To see more art of mine link to: web site no longer exsists

Sunday, April 06, 2008


I Am Doing A Research Paper On Surrealism in Canadian Art History For My University Class And I Learned About My Own Early Art

Here I am coming up the end of the semester in school and I am behind in my commitment in making regular blog postings, so I though I would take a break from my paper and get my blog posting up. Funny how when I first started painting, I was working as a trades person here in Montreal, and here is one of my first painting in a surrealist style, it came from the "magical" way of spiritual freedom of Paul Emile Borduas (The French Canadian Artist behind the Refus Global Manifesto), the magic of my apparition/hallucination from my schizophrenia. This painting on wood was done after having the apparition/hallucination at the bottom of my bed before going to sleep one night, the metaphysical coming to me in my pre-sleep state, I can fall asleep meditating to them some times. All is there in several pieces of art, including the severed body parts that are found in the foundations of surrealism. The metaphysical and creativity is the way I am evolving and always have, it is just what name do you put on schizophrenia, why don't they call us apprentice Metaphysicians. I make my life as I learn in school about the arts, while hospitalized I spent a fair bit of time in the Hospital medical library.

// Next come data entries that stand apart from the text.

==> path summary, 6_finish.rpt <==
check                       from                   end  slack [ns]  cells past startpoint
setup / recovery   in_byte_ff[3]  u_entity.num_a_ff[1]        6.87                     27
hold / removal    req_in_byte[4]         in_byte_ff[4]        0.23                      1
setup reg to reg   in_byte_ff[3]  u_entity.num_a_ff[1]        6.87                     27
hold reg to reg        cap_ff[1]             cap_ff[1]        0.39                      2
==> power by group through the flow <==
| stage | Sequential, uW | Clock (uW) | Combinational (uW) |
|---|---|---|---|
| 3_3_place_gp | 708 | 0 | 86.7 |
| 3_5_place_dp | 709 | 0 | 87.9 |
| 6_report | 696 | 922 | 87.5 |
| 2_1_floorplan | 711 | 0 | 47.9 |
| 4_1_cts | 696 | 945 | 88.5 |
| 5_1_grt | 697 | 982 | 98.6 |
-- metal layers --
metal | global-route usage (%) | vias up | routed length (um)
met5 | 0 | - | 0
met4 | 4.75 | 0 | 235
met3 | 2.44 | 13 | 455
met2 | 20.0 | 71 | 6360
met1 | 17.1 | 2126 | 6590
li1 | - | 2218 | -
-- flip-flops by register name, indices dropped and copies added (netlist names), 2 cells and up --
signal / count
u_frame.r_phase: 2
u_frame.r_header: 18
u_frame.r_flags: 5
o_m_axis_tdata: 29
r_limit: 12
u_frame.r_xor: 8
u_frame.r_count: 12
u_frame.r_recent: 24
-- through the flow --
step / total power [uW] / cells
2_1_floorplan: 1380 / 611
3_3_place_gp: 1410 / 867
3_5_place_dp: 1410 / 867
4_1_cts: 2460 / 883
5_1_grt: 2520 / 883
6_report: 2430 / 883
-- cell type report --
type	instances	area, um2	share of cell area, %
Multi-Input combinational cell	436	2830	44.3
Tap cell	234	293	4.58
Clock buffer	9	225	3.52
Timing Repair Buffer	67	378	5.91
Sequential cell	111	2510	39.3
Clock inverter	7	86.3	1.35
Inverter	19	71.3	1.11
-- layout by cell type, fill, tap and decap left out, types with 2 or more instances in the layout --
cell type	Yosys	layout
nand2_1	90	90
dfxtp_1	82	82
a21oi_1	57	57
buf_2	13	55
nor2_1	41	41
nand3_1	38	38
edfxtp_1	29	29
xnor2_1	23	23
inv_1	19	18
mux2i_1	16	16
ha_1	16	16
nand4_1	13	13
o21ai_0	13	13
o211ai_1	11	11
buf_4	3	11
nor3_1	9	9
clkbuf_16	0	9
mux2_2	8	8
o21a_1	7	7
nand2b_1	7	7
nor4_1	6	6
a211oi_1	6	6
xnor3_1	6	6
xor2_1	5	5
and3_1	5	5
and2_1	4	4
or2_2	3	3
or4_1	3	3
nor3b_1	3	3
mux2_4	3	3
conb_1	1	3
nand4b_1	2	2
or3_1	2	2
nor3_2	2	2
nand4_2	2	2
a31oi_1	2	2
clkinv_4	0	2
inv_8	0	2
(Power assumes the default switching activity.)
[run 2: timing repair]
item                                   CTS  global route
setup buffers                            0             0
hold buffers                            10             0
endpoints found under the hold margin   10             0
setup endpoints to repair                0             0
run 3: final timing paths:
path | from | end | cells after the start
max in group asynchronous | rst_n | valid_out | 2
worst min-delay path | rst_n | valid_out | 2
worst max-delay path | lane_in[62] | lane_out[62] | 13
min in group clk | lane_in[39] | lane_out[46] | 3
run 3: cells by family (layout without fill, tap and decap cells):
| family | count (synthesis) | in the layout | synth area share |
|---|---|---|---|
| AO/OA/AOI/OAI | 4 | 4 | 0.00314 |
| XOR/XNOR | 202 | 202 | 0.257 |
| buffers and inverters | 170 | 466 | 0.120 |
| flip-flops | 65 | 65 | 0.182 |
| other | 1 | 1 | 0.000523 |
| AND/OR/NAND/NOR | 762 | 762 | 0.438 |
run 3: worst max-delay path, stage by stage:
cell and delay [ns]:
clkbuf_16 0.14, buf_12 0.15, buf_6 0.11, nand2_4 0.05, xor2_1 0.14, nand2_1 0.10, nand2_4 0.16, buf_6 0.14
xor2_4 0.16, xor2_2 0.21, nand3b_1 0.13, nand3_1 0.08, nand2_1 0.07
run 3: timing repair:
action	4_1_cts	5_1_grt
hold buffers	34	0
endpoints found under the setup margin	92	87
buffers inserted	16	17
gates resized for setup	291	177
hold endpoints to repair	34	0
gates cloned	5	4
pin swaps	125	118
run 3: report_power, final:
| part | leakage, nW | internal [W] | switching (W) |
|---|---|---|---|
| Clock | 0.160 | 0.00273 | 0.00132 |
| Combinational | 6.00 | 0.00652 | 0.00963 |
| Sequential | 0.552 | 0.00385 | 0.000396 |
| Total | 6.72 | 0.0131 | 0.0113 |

A lot of my first pieces of art are of surrealist direction by definition. Other pieces of my art, that are a form of surrealism, can be viewed in the "Out There" Magazine on the Ami Quebec's website located at , link no longer exsists . I knew nothing about art when I started painting on my own, I called myself an Outsider Artist, I drifted to Urban Outsider Artist as I found myself caught up in city scape as an apartment dweller. Now I am taking a hard look at the direction for my art, I do write surrealist type poetry as well, my very own foundations of my apparition/hallucination metaphysical state assists me to create. It has also helped me on the job in the engineering field as some sort of metaphysical engineer, I do have a versatile background. The severed hand of early surrealism is found on my family crest from Scotland which is older that the surrealist movement in Europe post WWI. What were the Surrealist searching for in there artistic vision, the metaphysical, I found it in my schizophrenia and art. Funny little musing, there is the skull of John the Baptist, the hand of one Saint and the ankle of another Saint buried in the Catacombs of the Vatican, were Surrealists reaching for a metaphysical grave of sort for creative insight.

Sunday, March 09, 2008

A Scare With A Sist In My Breast Made Me really Look At My Life
It was early November last year when I was playing guitar, as the guitar body rubbed up against my right breast I would feel a pain. So I took to examining my right breast, then it was "Oh God, a lump". At first it was only the Internet, what were the chances of me haven fallen to breast cancer. Could not find a whole lot on lumps in a male breast on the Internet, other that there were a small percentage of males that get breast cancer. I knew that when I signed the protocol for the research on schizophrenia there was a chance that I could get sists, I had never thought that much about it. With talking to the staff at the Hospital I proceed to call my GP clinic and get an appointment to see a specialist. There was not much of a time lapse and I was in seeing the specialist that would tend to my new medical problem. So when I was in the specialist Doctor's office, one of his first questions was, "Do you smoke pot or hash?" I had to confess to the Doctor that I did smoke pot as a stronger cigarette to help me cope with the difficulties in my life, it had the way of blocking things out I was powerless to resolve. The doctor informed me that smoking recreational drugs can be the cause of my sist. I thought to myself, lovely life, no matter what I do, I get done in. I was also informed that the medication I take could also be the cause.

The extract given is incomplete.